File: config.mk
export PLATFORM = sky130hd
export DESIGN_NAME = mc_alu
export DESIGN_NICKNAME = d
export VERILOG_FILES = /design/src/rtl/mc_alu_pkg.sv /design/src/rtl/mc_alu_mul.sv /design/src/rtl/mc_alu.sv
export SDC_FILE = /design/constraint.sdc
export NUM_CORES = 1
export LEC_CHECK = 0
export CAP_MARGIN = 20
export CORE_ASPECT_RATIO = 0.9
export CORE_MARGIN = 5
export CORE_UTILIZATION = 40
export DETAILED_ROUTE_END_ITERATION = 8
export PLACE_DENSITY = 0.72
export SLEW_MARGIN = 0
export SYNTH_ARGS = -nofsm -noshare
export SYNTH_HDL_FRONTEND = slang
export SYNTH_HIERARCHICAL = 1
export SYNTH_SLANG_ARGS = --single-unit
File: constraint.sdc
create_clock -name clk -period 4.9 [get_ports clk]
set_clock_uncertainty 0.2 [all_clocks]
set_input_delay 0.98 -clock clk [delete_from_list [all_inputs] [get_ports clk]]
set_output_delay 0.98 -clock clk [all_outputs]
set_load 0.05 [all_outputs]
File: src/rtl/mc_alu_pkg.sv
// Shared opcode and FSM definitions for the multi-cycle ALU.
package mc_alu_pkg;

    localparam int unsigned OPCODE_W = 4;

    typedef enum logic [OPCODE_W-1:0] {
        OP_AND = 4'b0000,
        OP_OR  = 4'b0001,
        OP_ADD = 4'b0010,
        OP_MUL = 4'b0011,
        OP_SUB = 4'b0100,
        OP_SLT = 4'b0111,
        OP_SLL = 4'b1000,
        OP_SRL = 4'b1001,
        OP_SRA = 4'b1010
    } opcode_e;

    typedef enum logic [1:0] {
        ST_IDLE,
        ST_BUSY,
        ST_DONE
    } state_e;

    // Signed overflow from sign bits only; carries out of the MSB are discarded.
    function automatic logic add_sub_ovf(input logic a_msb, input logic b_msb,
                                         input logic r_msb, input logic is_sub);
        if (is_sub)
            return (a_msb != b_msb) && (r_msb != a_msb);
        return (a_msb == b_msb) && (r_msb != a_msb);
    endfunction

endpackage

File: src/rtl/mc_alu_mul.sv
// Iterative shift-add multiplier: one partial product per cycle, WIDTH cycles.
module mc_alu_mul
    import mc_alu_pkg::*;
#(
    parameter int WIDTH = 32,
    parameter int SHW   = $clog2(WIDTH)
) (
    input  logic             clk,
    input  logic             rst_n,
    input  logic             start_i,
    input  logic [WIDTH-1:0] a_i,
    input  logic [WIDTH-1:0] b_i,
    output logic             done_o,
    output logic [WIDTH-1:0] product_o
);

    logic [WIDTH-1:0] mcand_q;
    logic [WIDTH-1:0] mplier_q;
    logic [WIDTH-1:0] acc_q;
    logic [WIDTH-1:0] acc_d;
    logic [SHW-1:0]   cnt_q;
    logic             busy_q;

    // The product presented with done_o already includes the last iteration.
    always_comb begin
        acc_d     = acc_q + (mplier_q[0] ? mcand_q : '0);
        done_o    = busy_q && (cnt_q == SHW'(WIDTH - 1));
        product_o = acc_d;
    end

    always_ff @(posedge clk) begin
        if (!rst_n) begin
            mcand_q  <= '0;
            mplier_q <= '0;
            acc_q    <= '0;
            cnt_q    <= '0;
            busy_q   <= 1'b0;
        end else if (start_i) begin
            mcand_q  <= a_i;
            mplier_q <= b_i;
            acc_q    <= '0;
            cnt_q    <= '0;
            busy_q   <= 1'b1;
        end else if (busy_q) begin
            acc_q    <= acc_d;
            mcand_q  <= mcand_q << 1;
            mplier_q <= mplier_q >> 1;
            cnt_q    <= cnt_q + SHW'(1);
            if (done_o)
                busy_q <= 1'b0;
        end
    end

endmodule

File: src/rtl/mc_alu.sv
// Multi-cycle ALU with valid/ready handshake. Define MC_ALU_MUL_EN to build the
// iterative multiplier; otherwise opcode 0011 behaves as an undefined opcode.
module mc_alu
    import mc_alu_pkg::*;
#(
    parameter int WIDTH = 32,
    parameter int SHW   = $clog2(WIDTH)
) (
    input  logic             clk,
    input  logic             rst_n,
    input  logic             in_valid,
    output logic             in_ready,
    input  logic [WIDTH-1:0] input_1,
    input  logic [WIDTH-1:0] input_2,
    input  logic [3:0]       ctrl,
    output logic             out_valid,
    input  logic             out_ready,
    output logic [WIDTH-1:0] result,
    output logic             zero,
    output logic             ovf
);

    state_e           state_q, state_d;
    logic [WIDTH-1:0] result_q, result_d;
    logic             zero_q, zero_d;
    logic             ovf_q, ovf_d;

    opcode_e          op;
    logic             accept;
    logic             is_mul_op;
    logic [WIDTH-1:0] alu_res;
    logic             alu_ovf;
    logic [WIDTH-1:0] sum;
    logic [WIDTH-1:0] diff;
    logic [SHW-1:0]   shamt;
    logic             shift_big;
    logic             mul_done;
    logic [WIDTH-1:0] mul_product;

    assign op        = opcode_e'(ctrl);
    assign in_ready  = (state_q == ST_IDLE) && rst_n;
    assign accept    = in_valid && in_ready;
    assign out_valid = (state_q == ST_DONE);
    assign result    = result_q;
    assign zero      = zero_q;
    assign ovf       = ovf_q;

`ifdef MC_ALU_MUL_EN
    assign is_mul_op = (op == OP_MUL);

    mc_alu_mul #(
        .WIDTH (WIDTH),
        .SHW   (SHW)
    ) u_mul (
        .clk       (clk),
        .rst_n     (rst_n),
        .start_i   (accept && is_mul_op),
        .a_i       (input_1),
        .b_i       (input_2),
        .done_o    (mul_done),
        .product_o (mul_product)
    );
`else
    assign is_mul_op   = 1'b0;
    assign mul_done    = 1'b0;
    assign mul_product = '0;
`endif

    // Any set bit at or above SHW means the amount is >= WIDTH.
    assign shamt     = input_2[SHW-1:0];
    assign shift_big = |input_2[WIDTH-1:SHW];
    assign sum       = input_1 + input_2;
    assign diff      = input_1 - input_2;

    always_comb begin
        alu_res = '0;
        alu_ovf = 1'b0;
        case (op)
            OP_AND: alu_res = input_1 & input_2;
            OP_OR:  alu_res = input_1 | input_2;
            OP_ADD: begin
                alu_res = sum;
                alu_ovf = add_sub_ovf(input_1[WIDTH-1], input_2[WIDTH-1], sum[WIDTH-1], 1'b0);
            end
            OP_SUB: begin
                alu_res = diff;
                alu_ovf = add_sub_ovf(input_1[WIDTH-1], input_2[WIDTH-1], diff[WIDTH-1], 1'b1);
            end
            OP_SLT: alu_res = {{(WIDTH-1){1'b0}}, ($signed(input_1) < $signed(input_2))};
            OP_SLL: alu_res = shift_big ? '0 : (input_1 << shamt);
            OP_SRL: alu_res = shift_big ? '0 : (input_1 >> shamt);
            OP_SRA: alu_res = shift_big ? {WIDTH{input_1[WIDTH-1]}}
                                        : WIDTH'($signed(input_1) >>> shamt);
            default: alu_res = '0;
        endcase
    end

    always_comb begin
        state_d  = state_q;
        result_d = result_q;
        ovf_d    = ovf_q;
        case (state_q)
            ST_IDLE: begin
                if (accept) begin
                    if (is_mul_op) begin
                        state_d = ST_BUSY;
                    end else begin
                        state_d  = ST_DONE;
                        result_d = alu_res;
                        ovf_d    = alu_ovf;
                    end
                end
            end
            ST_BUSY: begin
                if (mul_done) begin
                    state_d  = ST_DONE;
                    result_d = mul_product;
                    ovf_d    = 1'b0;
                end
            end
            ST_DONE: begin
                if (out_ready)
                    state_d = ST_IDLE;
            end
            default: state_d = ST_IDLE;
        endcase
        zero_d = (result_d == '0);
    end

    always_ff @(posedge clk) begin
        if (!rst_n) begin
            state_q  <= ST_IDLE;
            result_q <= '0;
            zero_q   <= 1'b1;
            ovf_q    <= 1'b0;
        end else begin
            state_q  <= state_d;
            result_q <= result_d;
            zero_q   <= zero_d;
            ovf_q    <= ovf_d;
        end
    end

endmodule
==> metrics.txt, run 1 <==
status=finished clean; Tcrit/Tclk final=99.46%; HP Start=ovf; hold path depth=2; Synth Register Bits=35; GP Congestion=1.076; crit path launch type=input port; fin crit period=4.874 ns; Post-DRT Antenna Nets=0; P&R area growth vs syn=44.17%; initial core utilization=40.63%; # H-tree levels=2; global-route wire length before repair=92390 µm; sequential area share after synthesis=6.364%; maximum fanout along the worst path=6; final wirelength=63640 µm; clk slew on worst S/H paths=0.06 ns; Ports=108; Total GRT Usage=39.27%; ratio of cells with drive above 1 in the final layout=29.45%; ANT cells=0; critical path data required time=4.89 ns; largest net degree at the start of global routing=48; Root Driver=clkbuf_16; Worst path max stage delay=0.57 ns; critical-path cell list=clkdlybuf4s50_1, buf_4, mux2_2, mux4_2, o211ai_1, buf_4, a31oi_1, a2111oi_1, o21ai_0, a211oi_1, and4_1, nand4_1, o41ai_2; total CTS buffers=5; async set or reset register ratio after synthesis=0%; Die W=184.9 µm; worst hold path class=register to register; crit-path leading delay family=compound AO/OA/AOI/OAI gates; CTS tree=yes; 1st-pass router iterations=6; buffer depth of the longest clock path=2; Die Y-Extent=167.4 µm; r2r endpoint=zero; max cap viols=0; leakage=7.074 nW; Core Util, Final=58.57%; Crit Path Class=input port to register; Synth Warn #=6; post-cts hold buffer count=0; Sink Count=35; CORE AREA=27100 µm²; post-DR wirelength/cell=27.15 µm; detailed placement HPWL=52990 µm; Worst EP arrival=4.87 ns; Worst Reg-to-Reg Cells=12; Worst setup EP type=register; Mapped Nets=1719; global route total overflow=0; RR Startpoint=state_q[1]; area of the die=30950 µm²; area leader, netlist=ha_1; non-filler cells, final=2344; number of buffers added on ports=107; top cells by area, synth=ha_1 (12%), dfxtp_1 (6.4%), mux4_2 (6.3%); Cell Rows=57; Starting DRT DRC Count=2415; fmax=0.2052 GHz; Cells after Synth=1536; Nets=2172; Post-synth EDFFs=0; DR vias/cell=6.414; Worst VDD drop=0.1119 mV; Placed Instances=2333; routed via count=15030; initial antenna violation count=0; final-report hold violation count=0; Slew Limit Fails=0; Worst Tran Pin Value=1.055 ns; slowest CP cell=clkdlybuf4s50_1; most frequent CP cell=buf_4; setup slack, reg-to-reg=1.48 ns; vias in the first global route=14400; Mapped Area=11010 µm²; Post-synth top flop=dfxtp_1; power per cell area=146.2 nW/µm²; # DRC=0; Distinct cells, synth=91; sum of buffers and inverters on the critical path=3; Synth top area share=12.39%; Mean Syn Cell Area=7.168 µm²; hold path endpoint=ovf; Slew HR=29.46%; Clk Latency, worst-skew pair=0.29 ns; Final setup viols=0
synth_stat cells, drive strengths merged, types with 22 or more instances:
master,number
a211oi,28
a21oi,118
a31oi,22
and2,31
buf,39
clkbuf,67
dfxtp,35
ha,109
inv,104
mux2,46
mux2i,56
mux4,33
nand2,147
nand3,36
nand4,22
nor2,128
nor3,36
o211ai,30
o21ai,100
o22ai,30
o31ai,24
xnor2,26
layer usage:
layer  global-route usage, %  routed length, µm  up-vias
met5                       0                  0        -
met4                   15.95               3565        0
met3                   12.28               8372      200
met2                   57.43              26140     1100
met1                   53.51              25560     7033
li1                        -                  -     6701
tightest hold or removal path, stage by stage (launching register included):
cell	delay, ns
dfxtp_1	0.33
nand3_1	0.06
o21ai_0	0.07
per-stage QoR:
stage	TNS (ns)	worst slack, ns	area [µm²]	power, mW	hold slack, ns
floorplan	0	0.05256	11020	1.093	0.4930
global placement	-0.6008	-0.4650	15460	1.862	0.2532
detailed placement	-0.8073	-0.4565	15460	1.870	0.2864
CTS	0	0.0006319	15660	2.236	0.2968
global route	-0.005069	-0.005069	15870	2.406	0.3564
finish	0	0.02631	15870	2.321	0.2959
cells in the final DEF (no fill, tap or decap), types with 8 or more instances in the layout:
master	Yosys	routed
ha_1	109	104
nand4_1	22	22
a221o_1	11	11
nor4_1	16	14
o21ai_0	92	90
nand3_1	36	36
mux2i_1	56	55
nor2b_1	17	16
nor2_1	128	127
o21ai_1	8	10
a21oi_1	118	117
o31ai_1	24	18
clkdlybuf4s50_1	0	101
mux2_2	35	35
nand2b_1	10	10
dfxtp_1	35	35
a211o_1	9	9
buf_4	7	438
a22oi_1	14	14
buf_12	1	8
a211oi_1	28	25
mux4_2	31	31
and3_1	12	12
and2_1	29	29
or3_1	8	8
inv_1	102	102
a221oi_1	15	14
a21o_1	16	16
nor3_1	36	31
a31oi_1	22	21
o211ai_1	30	30
o22ai_1	30	29
o221ai_1	10	10
o21bai_1	10	9
xnor2_1	26	26
nand2_1	147	147
kinds of logic after synthesis:
kind of cell	share of synthesized area [%]
AO/OA/AOI/OAI	31.81
AND/OR/NAND/NOR	21.89
buffers and inverters	8.148
multiplexers	16.82
adder cells (fa/ha/maj)	12.75
flip-flops	6.364
XOR/XNOR	2.227
cell type report:
cell class / count / area [µm²]
inverters: 106 / 397.9
repair buffers: 552 / 4506
multi-input cells: 1289 / 9671
fillers: 2646 / 11230
well taps: 354 / 442.9
clock buffers: 8 / 156.4
flip-flops and latches: 35 / 700.7
power breakdown:
part / internal (mW) / switching, mW
logic: 0.733 / 0.926
registers: 0.293 / 0.00767
clock network: 0.217 / 0.143
registers in the layout, summed over array words and instances, names as in the netlist:
name / flops
state_q: 1
ovf: 1
result: 32
zero: 1
worst max-delay path by stage:
stage | startpoint | endpoint | slack [ns] | cells after the start
5_1_grt | input_2[7] | zero | -0.005 | 18
3_5_place_dp | input_1[0] | zero | -0.46 | 16
6_report | input_1[23] | zero | 0.03 | 13
2_1_floorplan | input_2[1] | zero | 0.05 | 17
3_3_place_gp | input_1[0] | zero | -0.47 | 16
4_1_cts | input_1[0] | zero | 0.0006 | 17
repair_timing:
| item | 4_1_cts | 5_1_grt |
|---|---|---|
| setup endpoints to repair | 1 | 4 |
| pin swaps | 0 | 17 |
| resized for setup | 6 | 41 |
| buffers inserted | 0 | 3 |
No activity file was read; power rests on OpenSTA's default activity.
==> run 2: changes to the inputs <==
--- a/config.mk
+++ b/config.mk
@@ -9,9 +9,10 @@
 export CORE_ASPECT_RATIO = 0.9
 export CORE_MARGIN = 5
 export CORE_UTILIZATION = 40
+export CTS_CLUSTER_SIZE = 40
 export DETAILED_ROUTE_END_ITERATION = 8
 export PLACE_DENSITY = 0.72
-export SLEW_MARGIN = 0
+export SLEW_MARGIN = 30
 export SYNTH_ARGS = -nofsm -noshare
 export SYNTH_HDL_FRONTEND = slang
 export SYNTH_HIERARCHICAL = 1
==> run 2 against run 1 <==
Effect of this change: clock power hardly changed; utilization about the same; global-route usage stayed put; register-to-register slack got worse by 0.02 ns; first-iteration DRC count barely moved; power barely moved; combinational power hardly changed; wire length about the same; cell area is essentially flat; hold slack got worse by 0.0012 ns; critical path type unchanged; critical endpoint unchanged.
==> metrics.txt, run 2 (synthesis gave the netlist of run 1 again) <==
worst hold path class=register to register; Root Driver=clkbuf_16; status=finished clean; Worst Tran Pin Value=0.8903 ns; global route total overflow=0; ratio of cells with drive above 1 in the final layout=29.45%; CP endpoint=zero; Slew Limit Fails=0; Sink Count=35; Die Y-Extent=167.4 µm; leakage=7.079 nW; vias in the first global route=14400; Starting DRT DRC Count=2413; Core Util, Final=58.61%; ANT cells=0; max cap viols=0; routed via count=15110; critical path data required time=4.89 ns; initial antenna violation count=0; Tcrit/Tclk final=98.44%; CORE AREA=27100 µm²; RR Startpoint=state_q[1]; most frequent cells in the layout=buf_4 (438), nand2_1 (147), nor2_1 (127), a21oi_1 (117), ha_1 (104); Crit Path Class=input port to register; GP Congestion=1.076; # H-tree levels=2; Placed Instances=2333; power per cell area=146.0 nW/µm²; WHS=0.2947 ns; final wirelength=63670 µm; crit path launch type=input port; area of the die=30950 µm²; fin crit period=4.823 ns; non-filler cells, final=2344; Nets=2172; Cell Rows=57; Slew HR=40.43%; dpl cell area=15460 µm²; Worst EP arrival=4.82 ns; fmax=0.2073 GHz; detailed placement HPWL=52990 µm; Total GRT Usage=39.27%; Worst VDD drop=0.1116 mV; 1st-pass router iterations=6; clk slew on worst S/H paths=0.06 ns; buffer depth of the longest clock path=2; Final setup viols=0; Worst setup EP type=register; CP Launch Point=input_1[1]; final-report hold violation count=0; # DRC=0; P&R area growth vs syn=44.25%; post-DR wirelength/cell=27.16 µm; CTS tree=yes; Clk Latency, worst-skew pair=0.29 ns; largest net degree at the start of global routing=48; number of buffers added on ports=107; r2r endpoint=zero; Worst Reg-to-Reg Cells=12; global-route wire length before repair=92390 µm; final instance area=15880 µm²; initial core utilization=40.63%; maximum fanout along the worst path=3; commonest non-fill, non-tap cell in the layout=buf_4; total CTS buffers=5; Largest register FFs=32; Die W=184.9 µm; DR vias/cell=6.448; Final Total Pwr=2.319 mW; Ports=108; hold path depth=2; Post-DRT Antenna Nets=0; setup slack, reg-to-reg=1.46 ns
==> run 2: routing by layer <==
metal,vias up,GRT usage (%),wire length (µm)
met5,-,0,0
met4,0,15.95,3509
met3,195,12.28,8306
met2,1144,57.43,26210
met1,7084,53.51,25650
li1,6691,-,-
==> run 2: final cells by class <==
type,count,area [µm²]
fill,2646,11220
multi-input combinational,1289,9679
timing repair buffer,552,4506
sequential,35,700.7
tap,354,442.9
inverter,106,397.9
clock buffer,8,156.4
==> run 2: power by group <==
group          leakage, nW  switching, mW  internal, mW  total (mW)
combinational         6.72          0.924         0.734        1.66
sequential           0.284        0.00769         0.293       0.301
clock               0.0772          0.143         0.217       0.360
total                 7.08           1.07          1.24        2.32
==> run 2: per-stage QoR <==
step	setup WS (ns)	setup TNS, ns
final	0.07655	0
after global placement	-0.4650	-0.6008
after CTS	0.0006319	0
after global routing	-0.005069	-0.005069
after detailed placement	-0.4565	-0.8073
after floorplan	0.05256	0
==> run 2: what timing repair did <==
action,4_1_cts,5_1_grt
setup buffers,0,3
endpoints found under the setup margin,1,4
hold endpoints to repair,0,0
hold buffers,0,0
gates resized for setup,6,41
pin swaps,0,17
==> run 2: worst min path at each step <==
| stage | from | endpoint |
|---|---|---|
| after floorplan | ovf | ovf |
| after global placement | ovf | ovf |
| after detailed placement | ovf | ovf |
| after CTS | ovf | ovf |
| after global routing | ovf | ovf |
| final | ovf | ovf |
==> run 2: critical path: stages <==
cell and delay, ns:
clkdlybuf4s50_1 0.48, inv_1 0.11, ha_1 0.32, o21ba_2 0.24, or4_4 0.45, buf_4 0.16, nand2_1 0.07, a21oi_1 0.08
a221o_1 0.34, o21ai_0 0.20, a22oi_1 0.21, nor4b_4 0.29, buf_4 0.15, nor4b_4 0.26, nand4_1 0.17, o41ai_2 0.32
==> run 3: changes to the inputs <==
--- a/config.mk
+++ b/config.mk
@@ -9,9 +9,10 @@
 export CORE_ASPECT_RATIO = 0.9
 export CORE_MARGIN = 5
 export CORE_UTILIZATION = 40
+export CTS_CLUSTER_DIAMETER = 120
 export CTS_CLUSTER_SIZE = 40
 export DETAILED_ROUTE_END_ITERATION = 8
-export PLACE_DENSITY = 0.72
+export PLACE_DENSITY = 0.69
 export SLEW_MARGIN = 30
 export SYNTH_ARGS = -nofsm -noshare
 export SYNTH_HDL_FRONTEND = slang
==> constraint.sdc (replaced) <==
create_clock -name clk -period 5.5 [get_ports clk]
set_clock_uncertainty 0.2 [all_clocks]
set_input_delay 1.1 -clock clk [delete_from_list [all_inputs] [get_ports clk]]
set_output_delay 1.1 -clock clk [all_outputs]
set_load 0.05 [all_outputs]
==> run 3 against run 2 <==
Effect of this change: critical endpoint unchanged; utilization decreased by 8.4 points; critical path depth decreased by 4; largest power group unchanged; critical path type unchanged; cell area decreased by 14%; wire length decreased by 5.3%; sequential share of layout area increased by 0.74 points.
==> metrics.txt, run 3 (synthesis gave the netlist of run 1 again) <==
Placed Instances=2064; RR Startpoint=state_q[1]; CORE AREA=27100 µm²; Gate power share=67.8%; Clk Latency, worst-skew pair=0.29 ns; Slew Limit Fails=0; power per cell area=134.5 nW/µm²; switching power=0.8909 mW; Flop pwr share=14.7%; Worst Tran Pin Value=1.020 ns; RSZ-0062 raised after global routing=false; ratio of cells with drive above 1 in the final layout=16.30%; vias in the first global route=13190; buffer depth of the longest clock path=2; WHS=0.2985 ns; register area=700.7 µm²; post-cts repair resize count=0; Cell Rows=57; final-report hold violation count=0; routed via count=14160; Worst setup EP type=register; # DRC=0; initial antenna violation count=1; most frequent cells in the layout=buf_4 (166), nand2_1 (147), nor2_1 (128), a21oi_1 (118), ha_1 (109); Tcrit/Tclk final=94.74%; Starting DRT DRC Count=2196; power share of the clock group=17.6%; CP Launch Point=input_1[19]; initial core utilization=40.63%; number of buffers added on ports=107; status=finished clean; setup TNS=0 ns; Core Util, Final=50.22%; # H-tree levels=2; area of the multi-input gates=9448 µm²; global route total overflow=0; final instance area=13610 µm²; P&R area growth vs syn=23.60%; Slew HR=32.03%; detailed placement HPWL=48830 µm; Die W=184.9 µm; Ports=108; largest net degree at the start of global routing=63; Worst EP arrival=5.21 ns; FILL cells=2761; GP Congestion=1.083; Crit Path Class=input port to register; leakage=5.703 nW; Setup WS pre-CTS=0.07429 ns; Sink Count=35; Post-CTS Setup Repair Bufs=0; Root Driver=clkbuf_16; non-filler cells, final=2073; fin crit period=5.211 ns; Worst VDD drop=0.09927 mV; sw frac=48.68%; worst hold path class=register to register; CTS tree=yes; 1st-pass router iterations=6; Die Y-Extent=167.4 µm; fmax=0.1919 GHz; area of the die=30950 µm²; Total GRT Usage=36.99%; final wirelength=60270 µm; post-DR wirelength/cell=29.08 µm; fin worst setup slack=0.2894 ns; global-route wire length before repair=87140 µm; crit path launch type=input port; critical path data required time=5.50 ns; dpl cell area=13450 µm²; commonest non-fill, non-tap cell in the layout=buf_4; post-cts hold buffer count=0; Internal=0.9391 mW; Final Total Pwr=1.830 mW; clk slew on worst S/H paths=0.06 ns; Nets=1900; Largest register FFs=32; Post-DRT Antenna Nets=0; HP Start=ovf; total CTS buffers=5; Final setup viols=0; max cap viols=0; DR vias/cell=6.828; maximum fanout along the worst path=6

******

:: Task requirements ::
Please go through the data above and copy each line that has the word "return".

:: Exercise result ::
            return (a_msb != b_msb) && (r_msb != a_msb);
        return (a_msb == b_msb) && (r_msb != a_msb);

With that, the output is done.